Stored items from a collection
$ cat src/hw/cpg_pkg.sv
// shared constants and types for the counter and pulse generation block
package cpg_pkg;

	// ------------------------------------------------------------
	// register byte offsets
	// ------------------------------------------------------------
	localparam logic [7:0] OFS_CTRL   = 8'h00; // mode and polarity control
	localparam logic [7:0] OFS_CMD    = 8'h04; // arm, disarm, clear strobes
	localparam logic [7:0] OFS_DELAY  = 8'h08; // initial delay in source edges
	localparam logic [7:0] OFS_HIGH   = 8'h0C; // high phase width
	localparam logic [7:0] OFS_LOW    = 8'h10; // low phase width
	localparam logic [7:0] OFS_INCR   = 8'h14; // delay increment per trigger
	localparam logic [7:0] OFS_FREQ   = 8'h18; // square wave divider control
	localparam logic [7:0] OFS_STATUS = 8'h1C; // live state
	localparam logic [7:0] OFS_COUNT  = 8'h20; // live counter value
	localparam logic [7:0] OFS_SAVE   = 8'h24; // last latched count

	// ------------------------------------------------------------
	// control register fields
	// ------------------------------------------------------------
	localparam int CTRL_MODE_LSB  = 0;  // three bit mode
	localparam int CTRL_SRC_FALL  = 3;  // source active edge falling
	localparam int CTRL_GATE_FALL = 4;  // gate active edge falling
	localparam int CTRL_AUX_FALL  = 5;  // aux active edge falling
	localparam int CTRL_START_EN  = 6;  // train waits for gate trigger
	localparam int CTRL_PAUSE_EN  = 7;  // gate acts as pause
	localparam int CTRL_TOGGLE    = 8;  // output toggles on terminal count
	localparam int CTRL_OUT_INV   = 9;  // invert internal output
	localparam int CTRL_HWARM_EN  = 10; // arm on hardware arm edge
	localparam int CTRL_W         = 11; // implemented control bits
	localparam logic [10:0] CTRL_RST = 11'h100; // toggle output by default

	// command strobe bits
	localparam int CMD_ARM    = 0;
	localparam int CMD_DISARM = 1;
	localparam int CMD_CLROVF = 2;

	// frequency control fields
	localparam int FREQ_DIV_LSB = 0; // divisor minus one, 4 bits
	localparam int FREQ_TB_SLOW = 4; // select slow timebase
	localparam int FREQ_EN      = 5; // divider running
	localparam int FREQ_W       = 6;
	localparam logic [5:0] FREQ_RST = 6'h00;

	// width resets
	localparam logic [31:0] WIDTH_RST = 32'h0000_0001;
	localparam int          INCR_W    = 8; // increment range 0..255

	// ------------------------------------------------------------
	// modes and states
	// ------------------------------------------------------------
	typedef enum logic [2:0] {
		MODE_EDGE_SEP    = 3'h0, // buffered two signal edge separation
		MODE_SINGLE      = 3'h1, // single pulse from arming
		MODE_SINGLE_TRIG = 3'h2, // single pulse from gate trigger
		MODE_RETRIG      = 3'h3, // retriggerable pulse
		MODE_TRAIN       = 3'h4, // continuous pulse train
		MODE_STEP        = 3'h5  // incrementing delay pulses
	} cpg_mode_t;

	typedef enum logic [6:0] {
		ST_IDLE    = 7'h01, // disarmed
		ST_WAIT    = 7'h02, // armed, waiting for gate edge
		ST_DELAY   = 7'h04, // counting initial delay
		ST_HIGH    = 7'h08, // output high phase
		ST_LOW     = 7'h10, // output low phase
		ST_MEASURE = 7'h20, // counting between gate and aux
		ST_DONE    = 7'h40  // single function finished
	} cpg_state_t;

endpackage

*Exercise directions*. Every line above from the line with "frequency control fields" to the line with "localparam int FREQ_W", both included, must be reproduced exactly, and no other line may appear.

*Result of this task*.
	// frequency control fields
	localparam int FREQ_DIV_LSB = 0; // divisor minus one, 4 bits
	localparam int FREQ_TB_SLOW = 4; // select slow timebase
	localparam int FREQ_EN      = 5; // divider running
	localparam int FREQ_W       = 6;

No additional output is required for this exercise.